What are the standard way of making a Ruby on Rails application that will have pages such as
I would appric
Depends on how you want to handle the content in those pages.
Approach #1 - store content in views
If you just want to put all your content in ERB views, then a very simple approach is to create a PagesController
whose purpose is to deal with static pages. Each page is represented by one action in the controller.
pages_controller.rb:
class PagesController < ApplicationController
def home
end
def about
end
def contact
end
end
routes.rb:
match '/home' => 'pages#home'
match '/about' => 'pages#about'
match '/contact' => 'pages#contact'
Then create home.html.erb, about.html.erb, and contact.html.erb views under app/views/pages. These views contain whatever content you want on your static pages.
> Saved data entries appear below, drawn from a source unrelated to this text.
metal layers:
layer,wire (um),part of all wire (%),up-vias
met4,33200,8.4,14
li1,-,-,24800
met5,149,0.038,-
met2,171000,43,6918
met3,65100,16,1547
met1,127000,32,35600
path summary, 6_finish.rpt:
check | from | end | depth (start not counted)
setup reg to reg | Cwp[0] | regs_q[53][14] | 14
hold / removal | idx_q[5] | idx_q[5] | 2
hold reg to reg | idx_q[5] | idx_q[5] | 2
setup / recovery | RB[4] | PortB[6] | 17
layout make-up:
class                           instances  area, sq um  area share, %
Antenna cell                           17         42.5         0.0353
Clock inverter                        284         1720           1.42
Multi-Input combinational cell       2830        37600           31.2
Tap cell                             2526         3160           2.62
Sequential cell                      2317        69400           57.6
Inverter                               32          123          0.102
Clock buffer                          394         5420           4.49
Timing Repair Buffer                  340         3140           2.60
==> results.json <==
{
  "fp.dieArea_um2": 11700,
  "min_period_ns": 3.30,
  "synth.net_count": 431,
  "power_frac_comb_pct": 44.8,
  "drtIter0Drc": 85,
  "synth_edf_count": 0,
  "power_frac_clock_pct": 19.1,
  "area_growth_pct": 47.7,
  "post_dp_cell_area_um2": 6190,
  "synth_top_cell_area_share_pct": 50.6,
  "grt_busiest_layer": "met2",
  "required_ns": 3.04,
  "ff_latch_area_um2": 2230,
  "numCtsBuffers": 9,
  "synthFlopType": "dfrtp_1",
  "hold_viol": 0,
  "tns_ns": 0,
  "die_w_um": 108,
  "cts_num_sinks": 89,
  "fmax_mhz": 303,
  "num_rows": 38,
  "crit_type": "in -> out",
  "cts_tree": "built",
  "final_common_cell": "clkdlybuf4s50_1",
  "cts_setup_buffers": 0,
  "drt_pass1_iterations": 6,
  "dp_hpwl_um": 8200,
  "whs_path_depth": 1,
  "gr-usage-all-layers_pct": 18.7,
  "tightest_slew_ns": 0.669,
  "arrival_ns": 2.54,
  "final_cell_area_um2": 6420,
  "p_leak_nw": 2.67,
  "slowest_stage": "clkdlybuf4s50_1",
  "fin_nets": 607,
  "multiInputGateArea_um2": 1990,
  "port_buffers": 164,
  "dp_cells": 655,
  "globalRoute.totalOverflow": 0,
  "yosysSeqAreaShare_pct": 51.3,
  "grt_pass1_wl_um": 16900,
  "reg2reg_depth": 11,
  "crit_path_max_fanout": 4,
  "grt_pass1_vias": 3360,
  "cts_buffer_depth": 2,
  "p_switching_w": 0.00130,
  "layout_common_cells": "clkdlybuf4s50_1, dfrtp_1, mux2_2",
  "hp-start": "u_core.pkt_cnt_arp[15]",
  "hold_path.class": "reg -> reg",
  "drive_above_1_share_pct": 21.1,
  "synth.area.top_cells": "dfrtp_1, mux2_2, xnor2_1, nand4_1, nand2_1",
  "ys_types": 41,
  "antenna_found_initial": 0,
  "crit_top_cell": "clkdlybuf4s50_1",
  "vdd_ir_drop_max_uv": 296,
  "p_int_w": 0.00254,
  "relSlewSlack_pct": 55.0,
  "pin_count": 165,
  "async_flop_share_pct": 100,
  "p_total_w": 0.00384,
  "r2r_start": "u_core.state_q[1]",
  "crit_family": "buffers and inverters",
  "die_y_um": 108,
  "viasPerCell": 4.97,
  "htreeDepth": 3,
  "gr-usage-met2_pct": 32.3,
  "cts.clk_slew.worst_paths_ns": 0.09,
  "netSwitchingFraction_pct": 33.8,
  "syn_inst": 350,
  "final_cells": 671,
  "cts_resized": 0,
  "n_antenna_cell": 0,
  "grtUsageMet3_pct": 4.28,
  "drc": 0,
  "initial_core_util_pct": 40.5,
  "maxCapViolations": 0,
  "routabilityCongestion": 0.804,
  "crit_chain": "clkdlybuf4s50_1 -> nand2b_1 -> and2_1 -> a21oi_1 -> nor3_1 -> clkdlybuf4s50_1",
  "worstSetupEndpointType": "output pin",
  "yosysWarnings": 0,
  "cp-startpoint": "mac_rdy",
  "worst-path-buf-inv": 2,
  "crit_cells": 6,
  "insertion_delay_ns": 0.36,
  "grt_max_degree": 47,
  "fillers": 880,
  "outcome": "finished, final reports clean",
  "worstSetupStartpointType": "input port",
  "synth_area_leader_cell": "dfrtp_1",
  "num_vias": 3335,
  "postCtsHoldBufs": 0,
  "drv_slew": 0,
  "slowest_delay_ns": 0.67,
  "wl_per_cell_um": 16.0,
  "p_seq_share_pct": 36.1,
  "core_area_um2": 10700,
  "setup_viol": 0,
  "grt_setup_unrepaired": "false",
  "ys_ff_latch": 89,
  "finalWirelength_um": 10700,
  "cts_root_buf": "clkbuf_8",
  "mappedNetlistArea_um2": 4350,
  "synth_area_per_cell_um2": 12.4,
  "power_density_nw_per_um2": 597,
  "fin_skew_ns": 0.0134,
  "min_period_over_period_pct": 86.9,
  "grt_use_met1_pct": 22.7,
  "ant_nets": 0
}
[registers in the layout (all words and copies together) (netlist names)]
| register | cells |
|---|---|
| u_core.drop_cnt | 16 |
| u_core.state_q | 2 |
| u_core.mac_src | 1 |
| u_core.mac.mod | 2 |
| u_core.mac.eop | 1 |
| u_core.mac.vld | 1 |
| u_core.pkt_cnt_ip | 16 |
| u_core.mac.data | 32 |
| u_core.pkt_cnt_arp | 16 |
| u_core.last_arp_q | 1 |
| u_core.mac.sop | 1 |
`src/rtl/oled_spi_pkg.sv`:
```
// rtl/oled_spi_pkg.sv - shared constants and types for the OLED SPI receiver
// Purpose: PMOD pin indices, CPU register addresses, command codes, FIFO depth
//          and the command decoder state type.
// Ports:   none (package).
package oled_spi_pkg;

    localparam int PIN_SCK  = 1;
    localparam int PIN_MOSI = 2;
    localparam int PIN_CS_N = 3;
    localparam int PIN_DC   = 4;

    localparam logic [3:0] ADDR_FIFO     = 4'd0;
    localparam logic [3:0] ADDR_STATUS   = 4'd1;
    localparam logic [3:0] ADDR_PAGE     = 4'd2;
    localparam logic [3:0] ADDR_COLUMN   = 4'd3;
    localparam logic [3:0] ADDR_LAST_CMD = 4'd4;

    localparam logic [7:0] CMD_SET_PAGE = 8'h22;

    localparam int FIFO_DEPTH = 4;

    typedef enum logic [1:0] {
        C_IDLE   = 2'd0,
        C_PSTART = 2'd1,
        C_PEND   = 2'd2
    } cmd_state_e;

endpackage

```
`src/rtl/tqvp_oled_spi_rx_if.sv`:
```
// rtl/tqvp_oled_spi_rx_if.sv - CPU register bus between host and OLED SPI receiver
// Purpose: groups the register-select / write-strobe / data signals.
// Signals: address[3:0], data_write, data_in[7:0] (host -> receiver),
//          data_out[7:0] (receiver -> host, combinational read data).
// Modports: master (host side), slave (receiver side).
interface tqvp_oled_spi_rx_if;

    logic [3:0] address;
    logic       data_write;
    logic [7:0] data_in;
    logic [7:0] data_out;

    modport master (
        output address,
        output data_write,
        output data_in,
        input  data_out
    );

    modport slave (
        input  address,
        input  data_write,
        input  data_in,
        output data_out
    );

endinterface

```
`src/rtl/oled_rx_fifo.sv`:
```
// rtl/oled_rx_fifo.sv - 4x8 byte FIFO with push, pop and flush
// Purpose: buffers received display data bytes for the CPU.
// Ports:   clk, rst (sync, active-high); push_i/push_data_i write side;
//          pop_i read side; flush_i empties the FIFO and wins over push/pop;
//          head_o raw head entry (qualify with empty_o), count_o, full_o, empty_o.
module oled_rx_fifo
    import oled_spi_pkg::*;
(
    input  logic       clk,
    input  logic       rst,
    input  logic       push_i,
    input  logic [7:0] push_data_i,
    input  logic       pop_i,
    input  logic       flush_i,
    output logic [7:0] head_o,
    output logic [2:0] count_o,
    output logic       full_o,
    output logic       empty_o
);

    localparam int AW = $clog2(FIFO_DEPTH);

    logic [7:0]    mem_q [FIFO_DEPTH];
    logic [AW-1:0] wr_ptr_q;
    logic [AW-1:0] rd_ptr_q;
    logic [2:0]    count_q;
    logic          do_push;
    logic          do_pop;

    assign full_o  = (count_q == 3'(FIFO_DEPTH));
    assign empty_o = (count_q == 3'd0);
    assign count_o = count_q;
    assign head_o  = mem_q[rd_ptr_q];

    // A pop frees a slot in the same cycle, so a push on full is still taken.
    assign do_pop  = pop_i && !empty_o;
    assign do_push = push_i && (!full_o || do_pop);

    always_ff @(posedge clk) begin
        if (rst || flush_i) begin
            wr_ptr_q <= '0;
            rd_ptr_q <= '0;
            count_q  <= 3'd0;
        end else begin
            if (do_push) begin
                mem_q[wr_ptr_q] <= push_data_i;
                wr_ptr_q        <= wr_ptr_q + AW'(1);
            end
            if (do_pop) begin
                rd_ptr_q <= rd_ptr_q + AW'(1);
            end
            count_q <= count_q + 3'(do_push) - 3'(do_pop);
        end
    end

endmodule

```
`src/rtl/tqvp_oled_spi_rx.sv`:
```
// rtl/tqvp_oled_spi_rx.sv - SPI mode-0 target capturing OLED command/data bytes
// Purpose: deserialises MOSI on SCK rising edges while CS_N is low; DC=1 bytes
//          go to a 4-entry FIFO, DC=0 bytes to last_cmd and (optionally) a
//          page/column tracking decoder.
// Ports:   clk, rst (sync, active-high); ui_in PMOD pins [1]SCK [2]MOSI
//          [3]CS_N [4]DC; uo_out tied low; bus = CPU register interface.
// Option:  OLED_RX_CMD_DECODE_EN enables the decoder FSM and page/column
//          counters; without it addr 2 and addr 3 read zero.
module tqvp_oled_spi_rx
    import oled_spi_pkg::*;
(
    input  logic              clk,
    input  logic              rst,
    input  logic [7:0]        ui_in,
    output logic [7:0]        uo_out,
    tqvp_oled_spi_rx_if.slave bus
);

    logic       sck, mosi, cs_n, dc;
    logic       sck_q;
    logic       armed_q;
    logic [2:0] bit_cnt_q;
    logic [6:0] shift_q;
    logic [7:0] last_cmd_q;
    logic       overflow_q;
    logic [7:0] rx_byte_d;
    logic       sample, byte_done, data_push, push_drop;
    logic       pop_req, flush_req, ovf_clr;
    logic [7:0] fifo_head;
    logic [2:0] fifo_count;
    logic       fifo_full, fifo_empty;
    logic [7:0] page_rd, column_rd;
    logic       unused_ok;

    assign sck  = ui_in[PIN_SCK];
    assign mosi = ui_in[PIN_MOSI];
    assign cs_n = ui_in[PIN_CS_N];
    assign dc   = ui_in[PIN_DC];

    assign uo_out    = 8'h00;
    assign unused_ok = &{1'b0, ui_in[7:5], ui_in[0], bus.data_in[7:2]};

    // armed_q is only set while CS_N is high, so after a reset nothing is
    // received until the host deselects and reselects the target.
    assign sample    = sck && !sck_q && !cs_n && armed_q;
    assign rx_byte_d = {shift_q, mosi};
    assign byte_done = sample && (bit_cnt_q == 3'd7);
    assign data_push = byte_done && dc;

    assign pop_req   = bus.data_write && (bus.address == ADDR_FIFO);
    assign flush_req = bus.data_write && (bus.address == ADDR_STATUS) && bus.data_in[1];
    assign ovf_clr   = bus.data_write && (bus.address == ADDR_STATUS) && bus.data_in[0];
    assign push_drop = data_push && fifo_full && !pop_req && !flush_req;

    always_ff @(posedge clk) begin
        if (rst) begin
            sck_q      <= 1'b0;
            armed_q    <= 1'b0;
            bit_cnt_q  <= 3'd0;
            shift_q    <= 7'd0;
            last_cmd_q <= 8'h00;
            overflow_q <= 1'b0;
        end else begin
            sck_q <= sck;
            if (cs_n) begin
                armed_q   <= 1'b1;
                bit_cnt_q <= 3'd0;
                shift_q   <= 7'd0;
            end else if (sample) begin
                bit_cnt_q <= bit_cnt_q + 3'd1;
                shift_q   <= rx_byte_d[6:0];
            end
            if (byte_done && !dc) begin
                last_cmd_q <= rx_byte_d;
            end
            // A drop in the same cycle as a clear keeps the flag set.
            if (push_drop) begin
                overflow_q <= 1'b1;
            end else if (ovf_clr) begin
                overflow_q <= 1'b0;
            end
        end
    end

    oled_rx_fifo u_fifo (
        .clk         (clk),
        .rst         (rst),
        .push_i      (data_push),
        .push_data_i (rx_byte_d),
        .pop_i       (pop_req),
        .flush_i     (flush_req),
        .head_o      (fifo_head),
        .count_o     (fifo_count),
        .full_o      (fifo_full),
        .empty_o     (fifo_empty)
    );

`ifdef OLED_RX_CMD_DECODE_EN
    cmd_state_e cmd_state_q;
    logic [2:0] page_q, page_start_q, page_end_q;
    logic [6:0] column_q;

    // Column/page advance on every received data byte, even if the FIFO drops it.
    always_ff @(posedge clk) begin
        if (rst) begin
            cmd_state_q  <= C_IDLE;
            page_q       <= 3'd0;
            page_start_q <= 3'd0;
            page_end_q   <= 3'd7;
            column_q     <= 7'd0;
        end else if (byte_done) begin
            if (!dc) begin
                unique case (cmd_state_q)
                    C_IDLE: begin
                        if (rx_byte_d == CMD_SET_PAGE) cmd_state_q <= C_PSTART;
                    end
                    C_PSTART: begin
                        page_start_q <= rx_byte_d[2:0];
                        page_q       <= rx_byte_d[2:0];
                        column_q     <= 7'd0;
                        cmd_state_q  <= C_PEND;
                    end
                    C_PEND: begin
                        page_end_q  <= rx_byte_d[2:0];
                        cmd_state_q <= C_IDLE;
                    end
                    default: cmd_state_q <= C_IDLE;
                endcase
            end else begin
                column_q <= column_q + 7'd1;
                if (column_q == 7'd127) begin
                    page_q <= (page_q == page_end_q) ? page_start_q : page_q + 3'd1;
                end
            end
        end
    end

    assign page_rd   = {5'b0, page_q};
    assign column_rd = {1'b0, column_q};
`else
    assign page_rd   = 8'h00;
    assign column_rd = 8'h00;
`endif

    always_comb begin
        bus.data_out = 8'h00;
        case (bus.address)
            ADDR_FIFO:     bus.data_out = fifo_empty ? 8'h00 : fifo_head;
            ADDR_STATUS:   bus.data_out = {overflow_q, ~cs_n, fifo_count, 3'b000};
            ADDR_PAGE:     bus.data_out = page_rd;
            ADDR_COLUMN:   bus.data_out = column_rd;
            ADDR_LAST_CMD: bus.data_out = last_cmd_q;
            default:       bus.data_out = 8'h00;
        endcase
    end

endmodule

```
`src/flat_wrapper.sv`:
```
// flat-port wrapper written by rule: the top's interface ports become plain ports
module tqvp_oled_spi_rx_flat import oled_spi_pkg::*;
  (clk, rst, ui_in, uo_out, bus_address, bus_data_write, bus_data_in, bus_data_out);
  tqvp_oled_spi_rx_if bus_i ();
  input  logic clk;
  input  logic rst;
  input  logic [7:0] ui_in;
  output logic [7:0] uo_out;
  input wire logic [$bits(bus_i.address)-1:0] bus_address;
  input wire logic [$bits(bus_i.data_write)-1:0] bus_data_write;
  input wire logic [$bits(bus_i.data_in)-1:0] bus_data_in;
  output wire logic [$bits(bus_i.data_out)-1:0] bus_data_out;
  assign bus_i.address = bus_address;
  assign bus_i.data_write = bus_data_write;
  assign bus_i.data_in = bus_data_in;
  assign bus_data_out = bus_i.data_out;
  tqvp_oled_spi_rx u_core (.clk(clk), .rst(rst), .ui_in(ui_in), .uo_out(uo_out), .bus(bus_i));
endmodule
```
`config.mk`:
```
export PLATFORM = sky130hd
export DESIGN_NAME = tqvp_oled_spi_rx_flat
export DESIGN_NICKNAME = d
export VERILOG_FILES = /design/src/rtl/oled_spi_pkg.sv /design/src/rtl/tqvp_oled_spi_rx_if.sv /design/src/rtl/oled_rx_fifo.sv /design/src/rtl/tqvp_oled_spi_rx.sv /design/src/flat_wrapper.sv
export SDC_FILE = /design/constraint.sdc
export NUM_CORES = 1
export LEC_CHECK = 0
export CORE_UTILIZATION = 31
export DETAILED_ROUTE_END_ITERATION = 6
export HOLD_SLACK_MARGIN = 0.05
export PLACE_DENSITY_LB_ADDON = 0.3
export SLEW_MARGIN = 20
export SYNTH_ARGS = -nofsm -noshare
export SYNTH_HDL_FRONTEND = slang
export SYNTH_HIERARCHICAL = 1
export SYNTH_SLANG_ARGS = --single-unit
export TNS_END_PERCENT = 1
```
`constraint.sdc`:
```
create_clock -name clk -period 2.7 [get_ports clk]
set_clock_uncertainty 0.2 [all_clocks]
set_input_delay 0.54 -clock clk [delete_from_list [all_inputs] [get_ports clk]]
set_output_delay 0.54 -clock clk [all_outputs]
set_load 0.03 [all_outputs]
```
== Word-level counts from Yosys, hierarchy flattened ==
Memory sizes are Yosys's and may differ from the RTL's. A register that Yosys moved wholly into a read port is not among the register bits.
Cells that the tools add are included.

* Mux-type cells: 9
* Equal/unequal tests: 4
* Bitwise operators: 1
* Reductions and logical operators: 28
* Add/sub/neg operators: 5

{| class="wikitable"
|+ Operators by type and width
! cell !! number
|-
| 8-bit case mux with 3 select lines || 1
|-
| 1-bit logical AND || 15
|-
| 8-bit two-way mux || 1
|-
| 1-bit zero test || 7
|-
| 3-bit == test, second input constant || 2
|-
| 1-bit two-way mux || 5
|-
| 2-bit by 1-bit adder with 2-bit output, second input constant || 2
|-
| 4-bit by 1-bit == test with 1-bit output, second input constant || 1
|-
| 4-bit by 3-bit == test with 1-bit output, second input constant || 1
|-
| 4-bit zero test || 1
|-
| 2-bit two-way mux || 2
|-
| 3-bit by 1-bit adder with 3-bit output || 1
|-
| 3-bit by 1-bit adder with 3-bit output, second input constant || 1
|-
| 3-bit zero test || 1
|-
| 3-bit by 1-bit subtractor with 3-bit output || 1
|-
| 1-bit logical OR || 2
|-
| 2-bit nonzero test || 1
|-
| 2-bit OR reduction || 1
|-
| 1-bit inverter || 1
|}

* Logic and storage cells: 57
* Output and inout port bits: 16
* Bits in writable memories: 32
* Memories: 1
* Flip-flop bits (word level): 28
* Input bits: 23

{| class="wikitable"
|+ Memories
! memory !! depth !! bits a word !! rd ports !! clocked after Yosys merged registers in !! wr ports !! RTL line !! source
|-
| u_core.u_fifo.mem_q || 4 || 8 || 1 || 1 || 1 || oled_rx_fifo.sv:23 || <nowiki>logic [7:0] mem_q [FIFO_DEPTH];</nowiki>
|}

== Logic depth before layout (Yosys ltp) ==
Gate-level depths: netlist (run 1).

* Word-level depth: 10
* Gate-level depth with buffers: 11
* Mapped depth without buffers: 11

== By module ==
Netlist (run 1), hierarchy kept.

{| class="wikitable"
|+ Modules (own cells, without submodules)
! module !! instances !! cells each !! seq. area each (um^2) !! area each (um^2)
|-
| oled_rx_fifo || 1 || 89 || 1,141.1 || 1,647.8
|-
| tqvp_oled_spi_rx || 1 || 131 || 420.4 || 1,116.1
|}

== Worst setup path after synthesis (run 1) ==
OpenSTA, ideal clock, no wires.

* Kind: input-to-reg
* Start point: input port ui_in[3]
* End point: register u_core.u_fifo.count_q[2] (netlist: u_core/u_fifo/count_o[2])
* Required time: 2,379 ps
* Path slack: 101 ps
* Stages on the path: 10
* Arrival: 2,278 ps
* Buffers on the path: 1
* Setup time: 121 ps
* Cells stage by stage: and3b_1 > buf_2 > and3_1 > or2_1 > a21bo_1 > ha_1 > fa_1 > xnor2_1 > xnor2_1 > nor3_1

* Longest elaborated chain between the ends: 8

{| class="wikitable"
|+ RTL lines
! what !! RTL line !! source
|-
| start: declaration || flat_wrapper.sv:7 || <nowiki>input logic [7:0] ui_in;</nowiki>
|-
| 1-bit zero test || tqvp_oled_spi_rx.sv:45 || <nowiki>assign sample = sck && !sck_q && !cs_n && armed_q;</nowiki>
|-
| 1-bit logical AND (2 in series) || tqvp_oled_spi_rx.sv:45 ||
|-
| 1-bit logical AND || tqvp_oled_spi_rx.sv:47 || <nowiki>assign byte_done = sample && (bit_cnt_q == 3'd7);</nowiki>
|-
| 1-bit logical AND || tqvp_oled_spi_rx.sv:48 || <nowiki>assign data_push = byte_done && dc;</nowiki>
|-
| named net u_core.data_push || tqvp_oled_spi_rx.sv:27 || <nowiki>logic sample, byte_done, data_push, push_drop;</nowiki>
|-
| 1-bit logical AND || oled_rx_fifo.sv:37 || <nowiki>assign do_push = push_i && (!full_o || do_pop);</nowiki>
|-
| 3-bit by 1-bit adder with 3-bit output || oled_rx_fifo.sv:52 || <nowiki>count_q <= count_q + 3'(do_push) - 3'(do_pop);</nowiki>
|-
| 3-bit by 1-bit subtractor with 3-bit output || oled_rx_fifo.sv:52 ||
|-
| end signal: assignment || oled_rx_fifo.sv:52 ||
|-
| end: declaration || oled_rx_fifo.sv:26 || <nowiki>logic [2:0] count_q;</nowiki>
|}

The timed path passes the listed nets, and every way through them passes these cells.
A chain may end at the register's enable or synchronous reset.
They'll by default use your app's application.html.erb layout.
You'll also want to look into page caching to give yourself a boost in performance.
Approach #2 - store content in database
Another approach I've used is to make a very basic CMS for static pages. In this case, pages are represented in the model. It uses the friendly_id gem to handle slugs for each page so that they can be retrieved by a pretty name in the URL (e.g., /about) rather than by ID.
page.rb:
class Page < ActiveRecord::Base
attr_accessible :title, :content
validates_presence_of :title, :content
has_friendly_id :title, :use_slug => true, :approximate_ascii => true
end
pages_controller.rb:
class PagesController < ApplicationController
def show
@page = Page.find(params[:id])
render 'shared/404', :status => 404 if @page.nil?
end
end
show.html.erb:
<%= raw @page.content %>
routes.rb:
match '/:id' => 'pages#show'
Note: put this entry at the end of routes.rb since it matches everything.
Then how you want to create, edit and update pages are up to you - you can have an admin interface, or build it in to your public interface somehow. This approach can benefit from page caching too.